没後、1998(H10)に青山の住居・アトリエ跡を岡本太郎記念館として開館。翌年に川崎市の生田緑地内に岡本太郎美術館が開館した。
【岡本太郎の墓 「午後の日」】
岡本太郎の作品「午後の日」「若い夢」「若い泉」は見た目が同じように見えるが違いは何であるのか、また多磨霊園の岡本太郎の墓の公式見解を知るために、直接、川崎市立岡本太郎美術館に電話をして聞いた。結果、多磨霊園の岡本太郎の墓の作品は公式見解としても「午後の日」であるとの回答をいただきました。
まず「若い泉」は姫路市夢前町にあるパブリックアートであり、この作品は口から水が出ている特徴があるとのことで区別ができます。では「午後の日」と「若い夢」の違いは何であろうか。一部ネットで「午後の日」は鼻が尖っていて、「若い夢」は丸みがあるなど、それで区別ができると書かれているのがありますが、その区別であると多磨霊園の岡本太郎の墓は鼻が丸いため「若い夢」となります。その疑問を岡本太郎美術館に聞いたところ、岡本太郎が設置した際に、その地域等々のイメージによって思った題名のどちらかを付けたということであり、二つの作品は特徴の違いから推測できるものではないとのことでした。よって、区別ができるということ自体が誤りであり、鼻が尖っていたり、丸かったりしていても、題名が同じ作品もあるとのことで、岡本太郎は特徴で分けて制作をしたのではないとのことです。
岡本太郎一周忌(1997)に多磨霊園に岡本敏子が岡本太郎の墓としてピッタリだとイメージしたのは「若い夢」の作品であったと、岡本太郎記念館のホームページ内の「岡本敏子の想い」のページに『岡本太郎の墓碑は敏子が迷わず決めた《若い夢》(多磨霊園で)』と写真付きで紹介されています。一方で『岡本太郎宣言』の著書の「太郎を語る 岡本敏子との対話」中では、「太郎さんのお墓も、皆にどうするの? と言われて選んだけど、あれ(「午後の日」)はまさに岡本太郎でしょ。」と記述があります。この件に関しても質問をしたところ、岡本敏子の考えはわからないが、岡本太郎美術館含む関係者の間では、多磨霊園の岡本太郎の墓の作品名は「午後の日」で統一しているとの回答でした。

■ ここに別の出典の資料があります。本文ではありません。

This design comes from an exercise in tuning for small area, a short achievable clock period and few clock cycles per item on the open sky130 flow, not from production work. Where RTL was checked, it was by simulation tests only, not by an equivalence proof against the original. Power figures rest on the tool's default switching activity, not on a simulated workload.

== north ==
// lora_rx_decoder
module lora_rx_decoder (
    input  wire        clk,
    input  wire        rst,           
    input  wire        start,
    input  wire [3:0]  cfg_sf,        
    input  wire [3:0]  cfg_ppm,       
    input  wire [2:0]  cfg_rdd,       
    input  wire        cfg_explicit,  
    input  wire        sym_valid,
    output wire        sym_ready,
    input  wire [15:0] sym_data,
    output wire        out_valid,
    input  wire        out_ready,
    output wire [7:0]  out_data
);
For scale: roughly 880 cells after synthesis, roughly 250 flip-flops, about 43 I/O pins, about 12,000 um2 of cells after synthesis.
export LEC_CHECK = 0
export CAP_MARGIN = 20
export CORE_MARGIN = 2
export CORE_UTILIZATION = 40
export SETUP_SLACK_MARGIN = 5
export SLEW_MARGIN = 20
create_clock -name core_clock -period 9.0 [get_ports {clk}]
run.sh (not shown) runs the stock make flow with config.mk's settings and CLKGATE_MAP_FILE= SYNTH_SCRIPT=/design/flow/synth_recipe.tcl, a recipe that flattens the netlist after the stock synthesis.
north went all the way through synthesis, placement and routing and the layout is clean on timing, DRC and antenna.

補足情報。「午後の日」は1967年制作、「若い夢」1970年代制作、「若い泉」1974年制作。よって、頬杖をついた特徴あるこの作品は「午後の日」が最初である。「午後の日」はFRP(繊維強化プラスチック)や陶器製(ブロンズ)である。型をとってたくさん作ったため、西宮市大谷記念美術館や神奈川県立向の岡工業高校など全国各地に同じ作品があります。色付きの作品もあります。「若い夢」は日本青年館新館建設基金募集のためにさまざまな芸術家に呼びかけを行った際、第1回を担当した岡本太郎が制作した作品です。「人生は夢だ。夢みるものは、永遠に若い。にっこり笑って、この世のすべての空しさと闘い、挑み、それをのり越える。その瞬間にこそ、若い夢がひらくのだ。 by 岡本太郎」
<2022.2.22 多磨霊園著名人研究家:小村大樹>
*「岡本太郎記念館」(東京都港区南青山6丁目1-19)は父の一平から相続し、42年に渡って暮らした住居兼アトリエである。岡本一平、かの子、太郎の一家が永く暮らし、一家でヨーロッパへ旅立ったのもこの地である。旧居は戦災で焼失したが、戦後、坂倉準三の設計でアトリエを建てた。万国博の太陽の塔をはじめ巨大なモニュメントや壁画など、あらゆる作品の構想を練り、制作した場所。岡本太郎没二年後、坂倉準三の手による旧館はそのままに、隣接する木造2階建ての書斎、彫刻アトリエを新築の展示棟に建て替えて、財団法人の運営する公的なミュージアムとして公開している。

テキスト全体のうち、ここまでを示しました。